No relatório do auditor independente, uma demonstração contábil deve ser mencionada no parágrafo de Outros Assuntos. Assinale a opção que indica, de acordo com as normas de auditoria, a demonstração contábil e o motivo para a apresentação.
- A)Demonstração do Valor Adicionado, por ter obrigatoriedade recente no Brasil.
Errada, porque a obrigatoriedade recente no Brasil não é o motivo técnico que justifica a menção em Outros Assuntos no relatório do auditor.
- B)Demonstração do Valor Adicionado, por não ser obrigatória de acordo com as normas internacionais.
Certa, porque a DVA não é obrigatória pelas normas internacionais, o que explica sua menção no contexto do relatório de auditoria.
- C)Demonstração do Resultado Abrangente, por ter obrigatoriedade recente no Brasil.
Errada, porque a Demonstração do Resultado Abrangente não é apontada aqui como tema de Outros Assuntos por obrigatoriedade recente no Brasil.
- D)Demonstração do Resultado Abrangente, por poder ser apresentada em conjunto com outras demonstrações contábeis.
Errada, porque a possibilidade de apresentação conjunta com outras demonstrações contábeis não é o fundamento pedido pela norma para essa menção.
- E)Demonstração dos Fluxos de Caixa, por ter substituído a Demonstração de Origens e Aplicações de Recursos.

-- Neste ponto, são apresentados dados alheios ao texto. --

**config.mk**
```make
export PLATFORM = sky130hd
export DESIGN_NAME = julia_escape_count_unit
export DESIGN_NICKNAME = d
export VERILOG_FILES = /design/src/rtl/jec_pkg.sv /design/src/rtl/julia_escape_count_unit.sv /design/src/rtl/jec_mul.sv
export SDC_FILE = /design/constraint.sdc
export NUM_CORES = 2
export LEC_CHECK = 0
export ABC_AREA = 1
export BUFFER_PORTS_ARGS = -buffer_cell sky130_fd_sc_hd__buf_2
export CAP_MARGIN = 10
export CORE_ASPECT_RATIO = 1.1
export CORE_MARGIN = 2
export CORE_UTILIZATION = 50
export CTS_CLUSTER_DIAMETER = 50
export DETAILED_ROUTE_END_ITERATION = 6
export GPL_TIMING_DRIVEN = 0
export PLACE_DENSITY = 0.66
export SYNTH_ARGS = -nofsm -noshare
export SYNTH_HDL_FRONTEND = slang
export SYNTH_SLANG_ARGS = --single-unit
```
**constraint.sdc**
```tcl
create_clock -name clock -period 10.6 [get_ports clock]
set_clock_uncertainty 0.1 [all_clocks]
set_input_delay 1.59 -clock clock [delete_from_list [all_inputs] [get_ports clock]]
set_output_delay 1.59 -clock clock [all_outputs]
set_load 0.02 [all_outputs]
```
**src/rtl/jec_pkg.sv**
```systemverilog
// ----------------------------------------------------------------------------
// jec_pkg: shared types and constants of the escape count unit
// Fixed-point widths, register indexes, sequencer states and rounding.
// ----------------------------------------------------------------------------
`default_nettype none

package jec_pkg;

   localparam int FRAC      = 26;
   localparam int MUL_W     = 31;
   localparam int PROD_W    = 2 * MUL_W;
   localparam int RND_W     = PROD_W - FRAC;
   localparam int NXT_W     = RND_W + 1;
   localparam int SQ_W      = 56;
   localparam int MAX_W     = 16;
   localparam int CREG_W    = 29;
   localparam int REG_IDX_W = 2;

   localparam logic signed [CREG_W-1:0] C_LIMIT   = 29'sd134217728;
   localparam logic [SQ_W:0]            FOUR_WIDE = 57'd1 << (2 * FRAC + 2);
   localparam logic [SQ_W:0]            HALF_SQ   = 57'd1 << (FRAC - 1);
   localparam logic signed [PROD_W-1:0] HALF_PROD = 62'sd1 <<< (FRAC - 1);

   localparam logic [MAX_W-1:0]         RESET_MAX  = 16'd255;
   localparam logic signed [CREG_W-1:0] RESET_C_RE = -29'sd43594139;
   localparam logic signed [CREG_W-1:0] RESET_C_IM = -29'sd32049486;

   typedef enum logic [REG_IDX_W-1:0] {
      REG_MAX_ITER   = 2'd0,
      REG_C_REAL     = 2'd1,
      REG_C_IMAG     = 2'd2,
      REG_POWER_MODE = 2'd3
   } reg_idx_type;

   typedef enum logic [9:0] {
      ST_IDLE   = 10'b0000000001,
      ST_CHECK  = 10'b0000000010,
      ST_SQ_XX  = 10'b0000000100,
      ST_SQ_YY  = 10'b0000001000,
      ST_SQ_XY  = 10'b0000010000,
      ST_P_UU   = 10'b0000100000,
      ST_P_VV   = 10'b0001000000,
      ST_P_UV   = 10'b0010000000,
      ST_UPDATE = 10'b0100000000,
      ST_FINISH = 10'b1000000000
   } state_type;

   // round a product with 2*FRAC fraction bits to FRAC bits, half up
   function automatic logic signed [RND_W-1:0] round_q(input logic signed [PROD_W-1:0] p);
      logic signed [PROD_W-1:0] q;
      q = p + HALF_PROD;
      return RND_W'(q >>> FRAC);
   endfunction

endpackage

`default_nettype wire

```
**src/rtl/julia_escape_count_unit.sv**
```systemverilog
// ----------------------------------------------------------------------------
// julia_escape_count_unit: Julia set escape-time counter
// Iterates z = z^2 + c or z^4 + c in Q6.26 fixed point from a start point
// and returns the number of steps done before |z| exceeds 2 or the step limit is reached.
// ----------------------------------------------------------------------------
// One start point is taken when req_tready is high and is worked on alone.
// Every product goes through one 31x31 signed multiplier that issues one
// product per cycle, so a step in square mode passes the states check, x*x,
// y*y, x*y and update, and fourth-power mode adds u*u, v*v and u*v before
// update. The result waits in an output register; the next request is taken
// while it waits. Configuration writes belong in idle time; a c value outside
// plus or minus 2.0 is dropped.
// ----------------------------------------------------------------------------
`default_nettype none

module julia_escape_count_unit #(
   parameter int COUNT_BITS = 16,
   parameter int COORD_BITS = 32
) (
   input  wire logic                                     clock,
   input  wire logic                                     reset,
   input  wire logic                                     req_tvalid,
   output logic                                          req_tready,
   // start_re [COORD_BITS-1:0], start_im [2*COORD_BITS-1:COORD_BITS]
   input  wire logic [((2*COORD_BITS+7)/8)*8-1:0]        req_tdata,
   output logic                                          rsp_tvalid,
   input  wire logic                                     rsp_tready,
   // escape_count [COUNT_BITS-1:0]
   output logic [((COUNT_BITS+7)/8)*8-1:0]               rsp_tdata,
   input  wire logic                                     csr_we,
   input  wire logic [jec_pkg::REG_IDX_W-1:0]            csr_addr,
   input  wire logic [jec_pkg::CREG_W-1:0]               csr_wdata
);

   localparam int OUT_W = ((COUNT_BITS + 7) / 8) * 8;
   localparam int XW    = COORD_BITS > jec_pkg::MUL_W ? COORD_BITS : jec_pkg::MUL_W;
   localparam int SUM_W = COORD_BITS > jec_pkg::NXT_W ? COORD_BITS + 1 : jec_pkg::NXT_W + 1;
   localparam int RU_W  = jec_pkg::SQ_W + 1 - jec_pkg::FRAC;

   jec_pkg::state_type state_ff, state_in;

   logic signed [COORD_BITS-1:0]        x_ff, x_in, y_ff, y_in;
   logic [jec_pkg::MAX_W-1:0]           n_ff, n_in;
   logic [jec_pkg::SQ_W-1:0]            xx_ff, xx_in;
   logic signed [jec_pkg::MUL_W-1:0]    wre_ff, wre_in, wim_ff, wim_in;
   logic signed [jec_pkg::RND_W-1:0]    ruu_ff, ruu_in;
   logic signed [jec_pkg::NXT_W-1:0]    nre_ff, nre_in, nim_ff, nim_in;
   logic                                rsp_valid_ff, rsp_valid_in;
   logic [COUNT_BITS-1:0]               rsp_data_ff, rsp_data_in;

   logic [jec_pkg::MAX_W-1:0]           max_ff, max_in;
   logic signed [jec_pkg::CREG_W-1:0]   c_re_ff, c_re_in, c_im_ff, c_im_in;
   logic                                pow_ff, pow_in;

   logic signed [jec_pkg::MUL_W-1:0]    op_a, op_b;
   logic signed [jec_pkg::PROD_W-1:0]   prod_ff;

   logic signed [XW-1:0]                x_ext, y_ext, two_x;
   logic                                out_of_box;
   logic [jec_pkg::SQ_W:0]              mag_sum, rxx_full, ryy_full;
   logic [RU_W-1:0]                     rxx, ryy;
   logic signed [jec_pkg::RND_W-1:0]    rprod;
   logic signed [SUM_W-1:0]             sum_re, sum_im;
   logic signed [jec_pkg::CREG_W-1:0]   csr_c;
   logic                                csr_c_ok;
   logic                                accept;

   function automatic logic signed [COORD_BITS-1:0] sat_coord(input logic signed [SUM_W-1:0] v);
      logic ovf;
      ovf = v[SUM_W-1:COORD_BITS-1] != {(SUM_W-COORD_BITS+1){v[SUM_W-1]}};
      if (ovf) begin
         return v[SUM_W-1] ? {1'b1, {(COORD_BITS-1){1'b0}}} : {1'b0, {(COORD_BITS-1){1'b1}}};
      end
      return v[COORD_BITS-1:0];
   endfunction

   jec_mul u_mul (
      .clock   (clock),
      .op_a    (op_a),
      .op_b    (op_b),
      .prod_ff (prod_ff)
   );

   assign req_tready = state_ff == jec_pkg::ST_IDLE;
   assign accept     = req_tvalid && req_tready;
   assign rsp_tvalid = rsp_valid_ff;
   assign rsp_tdata  = OUT_W'(rsp_data_ff);

   assign x_ext      = XW'(x_ff);
   assign y_ext      = XW'(y_ff);
   assign two_x      = XW'(jec_pkg::C_LIMIT);
   assign out_of_box = (x_ext > two_x) || (x_ext < -two_x) ||
                       (y_ext > two_x) || (y_ext < -two_x);

   assign mag_sum  = {1'b0, xx_ff} + {1'b0, prod_ff[jec_pkg::SQ_W-1:0]};
   assign rxx_full = {1'b0, xx_ff} + jec_pkg::HALF_SQ;
   assign ryy_full = {1'b0, prod_ff[jec_pkg::SQ_W-1:0]} + jec_pkg::HALF_SQ;
   assign rxx      = rxx_full[jec_pkg::SQ_W:jec_pkg::FRAC];
   assign ryy      = ryy_full[jec_pkg::SQ_W:jec_pkg::FRAC];
   assign rprod    = jec_pkg::round_q(prod_ff);

   assign sum_re = SUM_W'(nre_ff) + SUM_W'(c_re_ff);
   assign sum_im = SUM_W'(nim_ff) + SUM_W'(c_im_ff);

   assign csr_c    = csr_wdata;
   assign csr_c_ok = (csr_c >= -jec_pkg::C_LIMIT) && (csr_c <= jec_pkg::C_LIMIT);

   always_comb begin
      case (state_ff)
         jec_pkg::ST_SQ_XX: begin
            op_a = y_ext[jec_pkg::MUL_W-1:0];
            op_b = y_ext[jec_pkg::MUL_W-1:0];
         end
         jec_pkg::ST_SQ_YY: begin
            op_a = x_ext[jec_pkg::MUL_W-1:0];
            op_b = y_ext[jec_pkg::MUL_W-1:0];
         end
         jec_pkg::ST_SQ_XY: begin
            op_a = wre_ff;
            op_b = wre_ff;
         end
         jec_pkg::ST_P_UU: begin
            op_a = wim_ff;
            op_b = wim_ff;
         end
         jec_pkg::ST_P_VV: begin
            op_a = wre_ff;
            op_b = wim_ff;
         end
         default: begin
            op_a = x_ext[jec_pkg::MUL_W-1:0];
            op_b = x_ext[jec_pkg::MUL_W-1:0];
         end
      endcase
   end

   always_comb begin
      state_in     = state_ff;
      x_in         = x_ff;
      y_in         = y_ff;
      n_in         = n_ff;
      xx_in        = xx_ff;
      wre_in       = wre_ff;
      wim_in       = wim_ff;
      ruu_in       = ruu_ff;
      nre_in       = nre_ff;
      nim_in       = nim_ff;
      rsp_valid_in = rsp_valid_ff && !rsp_tready;
      rsp_data_in  = rsp_data_ff;

      unique case (state_ff)
         jec_pkg::ST_IDLE: begin
            if (accept) begin
               x_in     = req_tdata[COORD_BITS-1:0];
               y_in     = req_tdata[2*COORD_BITS-1:COORD_BITS];
               n_in     = '0;
               state_in = jec_pkg::ST_CHECK;
            end
         end
         jec_pkg::ST_CHECK: begin
            if (n_ff >= max_ff || out_of_box) begin
               state_in = jec_pkg::ST_FINISH;
            end else begin
               state_in = jec_pkg::ST_SQ_XX;
            end
         end
         jec_pkg::ST_SQ_XX: begin
            xx_in    = prod_ff[jec_pkg::SQ_W-1:0];
            state_in = jec_pkg::ST_SQ_YY;
         end
         jec_pkg::ST_SQ_YY: begin
            wre_in = $signed(jec_pkg::MUL_W'(rxx)) - $signed(jec_pkg::MUL_W'(ryy));
            nre_in = jec_pkg::NXT_W'(wre_in);
            if (mag_sum > jec_pkg::FOUR_WIDE) begin
               state_in = jec_pkg::ST_FINISH;
            end else begin
               state_in = jec_pkg::ST_SQ_XY;
            end
         end
         jec_pkg::ST_SQ_XY: begin
            wim_in   = $signed({rprod[jec_pkg::MUL_W-2:0], 1'b0});
            nim_in   = jec_pkg::NXT_W'(wim_in);
            state_in = pow_ff ? jec_pkg::ST_P_UU : jec_pkg::ST_UPDATE;
         end
         jec_pkg::ST_P_UU: begin
            ruu_in   = rprod;
            state_in = jec_pkg::ST_P_VV;
         end
         jec_pkg::ST_P_VV: begin
            nre_in   = jec_pkg::NXT_W'(ruu_ff) - jec_pkg::NXT_W'(rprod);
            state_in = jec_pkg::ST_P_UV;
         end
         jec_pkg::ST_P_UV: begin
            nim_in   = $signed({rprod, 1'b0});
            state_in = jec_pkg::ST_UPDATE;
         end
         jec_pkg::ST_UPDATE: begin
            x_in     = sat_coord(sum_re);
            y_in     = sat_coord(sum_im);
            n_in     = n_ff + 1'b1;
            state_in = jec_pkg::ST_CHECK;
         end
         jec_pkg::ST_FINISH: begin
            // hold until the output register is free
            if (!rsp_valid_ff || rsp_tready) begin
               rsp_valid_in = 1'b1;
               rsp_data_in  = COUNT_BITS'(n_ff);
               state_in     = jec_pkg::ST_IDLE;
            end
         end
         default: begin
            state_in = jec_pkg::ST_IDLE;
         end
      endcase
   end

   always_comb begin
      max_in = max_ff;
      c_re_in = c_re_ff;
      c_im_in = c_im_ff;
      pow_in = pow_ff;
      if (csr_we) begin
         unique case (csr_addr)
            jec_pkg::REG_MAX_ITER: begin
               max_in = csr_wdata[jec_pkg::MAX_W-1:0];
            end
            jec_pkg::REG_C_REAL: begin
               if (csr_c_ok) begin
                  c_re_in = csr_c;
               end
            end
            jec_pkg::REG_C_IMAG: begin
               if (csr_c_ok) begin
                  c_im_in = csr_c;
               end
            end
            jec_pkg::REG_POWER_MODE: begin
               pow_in = csr_wdata[0];
            end
            default: begin
               pow_in = pow_ff;
            end
         endcase
      end
   end

   always_ff @(posedge clock) begin
      if (reset) begin
         state_ff     <= jec_pkg::ST_IDLE;
         rsp_valid_ff <= 1'b0;
         max_ff       <= jec_pkg::RESET_MAX;
         c_re_ff      <= jec_pkg::RESET_C_RE;
         c_im_ff      <= jec_pkg::RESET_C_IM;
         pow_ff       <= 1'b0;
      end else begin
         state_ff     <= state_in;
         rsp_valid_ff <= rsp_valid_in;
         max_ff       <= max_in;
         c_re_ff      <= c_re_in;
         c_im_ff      <= c_im_in;
         pow_ff       <= pow_in;
      end
   end

   always_ff @(posedge clock) begin
      x_ff        <= x_in;
      y_ff        <= y_in;
      n_ff        <= n_in;
      xx_ff       <= xx_in;
      wre_ff      <= wre_in;
      wim_ff      <= wim_in;
      ruu_ff      <= ruu_in;
      nre_ff      <= nre_in;
      nim_ff      <= nim_in;
      rsp_data_ff <= rsp_data_in;
   end

endmodule

`default_nettype wire

```
**src/rtl/jec_mul.sv**
```systemverilog
// ----------------------------------------------------------------------------
// jec_mul: shared signed multiplier
// One signed product per cycle, registered at the output.
// ----------------------------------------------------------------------------
`default_nettype none

module jec_mul (
   input  wire logic                               clock,
   input  wire logic signed [jec_pkg::MUL_W-1:0]   op_a,
   input  wire logic signed [jec_pkg::MUL_W-1:0]   op_b,
   output logic signed [jec_pkg::PROD_W-1:0]       prod_ff
);

   logic signed [jec_pkg::PROD_W-1:0] prod_in;

   assign prod_in = jec_pkg::PROD_W'(op_a) * jec_pkg::PROD_W'(op_b);

   always_ff @(posedge clock) begin
      prod_ff <= prod_in;
   end

endmodule

`default_nettype wire

```
==> reports/metrics.cfg <==
[status]
status = finished with violations
violations = capacitance limit

[global_route]
grt_max_degree = 46
grt_pass1_wl_mm = 412
track_usage_pct = 41.5
grt_pass1_vias = 59958
antenna_found_initial = 38
grt_remaining_overflow = 0

[worst_hold_path]
hold_class = flop to flop

[synthesis]
yosysSeqAreaShare_pct = 18.6
yosysWarnings = 0
synth_nets = 10218
synth-async-reset-ratio_pct = 0
ys_seq_elements = 470
synth.avg_cell_area_sq_um = 7.82
synth_edf_count = 322
synth_cell_types = 66
syn-cell-area_sq_mm = 0.0680
synthCells = 8699
synth-main-ff-cell = edfxtp_1

[drt]
drt_iter0_drc = 6855
drcViolationCount = 0
drtPass1Iterations = 6
drt_wl_total_mm = 286
wl_per_cell_um = 26.4
vias_per_cell = 5.60
antenna_left = 0
vias = 60558

[clock_network]
clkLatencyLatePin_ns = 0.71
htreeDepth = 2
cts_buffer_depth = 3
clk_pin_slew_ns = 0.06
ctsHoldBuffers = 0
clock-sinks = 470
cts_root_buffer = clkbuf_16
cts_tree = built
numCtsBuffers = 61

[run]
maxCapViolations = 1

[critical_path]
cp-start-kind = flop
critPathCaptureType = flop
arrival_ns = 10.82
cp.required_ns = 10.97
crit_path_top_delay_cell = fa_1
crit_type = flop to flop
cpMostUsedCell = fa_1
cp_max_fo = 13
max_stage_delay_ns = 0.65

[place]
gp_congestion = 1.09
hpwlAfterDp_mm = 243
placed_area_sq_mm = 0.0712
port_buffers = 116

[die]
die_height_um = 391
core_sq_mm = 0.135
io_pins = 118
die_w_um = 356
start_util_pct = 50.5
placementRows = 141
dieArea_sq_mm = 0.139

[sta]
final_max_slew_viol_count = 0
tightest_slew_ns = 1.48
fmaxAchievable_ghz = 0.0957
rsz0062_at_grt = yes
slew_headroom_pct = 0.137
fin_crit_ns = 10.45
fin_crit_sh_pct = 98.6
setup_viol = 0
hold_viol = 0

[cells_and_area]
finalNetCount = 10484
area_growth_pct = 9.76
layout_commonest_cell = nand2_1
fin_area_sq_mm = 0.0747
drive_above_1_share_pct = 7.71
mostFrequentLayoutCells = nand2_1 (2166), inv_1 (1928), fa_1 (1015)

Errada, porque a Demonstração dos Fluxos de Caixa é demonstração básica exigida, e a justificativa dada não corresponde ao motivo de menção em Outros Assuntos.
Gabarito: B
A lógica aqui é lembrar como o auditor independente organiza o relatório. O parágrafo de Outros Assuntos serve para tratar de assuntos que não estão apresentados ou divulgados nas demonstrações contábeis, mas que são relevantes para o entendimento da auditoria ou do relatório. Em prova, isso costuma aparecer quando a banca mistura demonstração contábil obrigatória no Brasil com exigência internacional. A pegadinha é essa: nem tudo que a lei brasileira cobra também existe nas normas internacionais. A Demonstração do Valor Adicionado (DVA) é um bom exemplo. Ela tem previsão na legislação societária brasileira para certas companhias, mas não é exigida pelas normas internacionais de relatório financeiro (IFRS). Por isso, quando a questão fala em demonstração que deve ser mencionada no parágrafo de Outros Assuntos, o foco é justamente o fato de ela não ser obrigatória internacionalmente. Ou seja, a menção decorre da sua condição de informação adicional no contexto das normas internacionais, e não de uma obrigação universal. Em termos de norma, a referência passa pela NBC TA 706, que disciplina os parágrafos de ênfase e de outros assuntos no relatório do auditor independente. O raciocínio da FGV costuma ser esse: se a demonstração não faz parte do núcleo obrigatório das IFRS, ela pode aparecer como informação suplementar e ser destacada em Outros Assuntos. Então, a alternativa B está correta porque identifica a DVA e o motivo adequado: ela não é obrigatória de acordo com as normas internacionais. Resumo de prova: se aparecer DVA, desconfie do impulso de pensar só na legislação brasileira. Em auditoria, a banca gosta de comparar Brasil x IFRS para testar se você sabe o que é exigência legal local e o que é exigência das normas internacionais.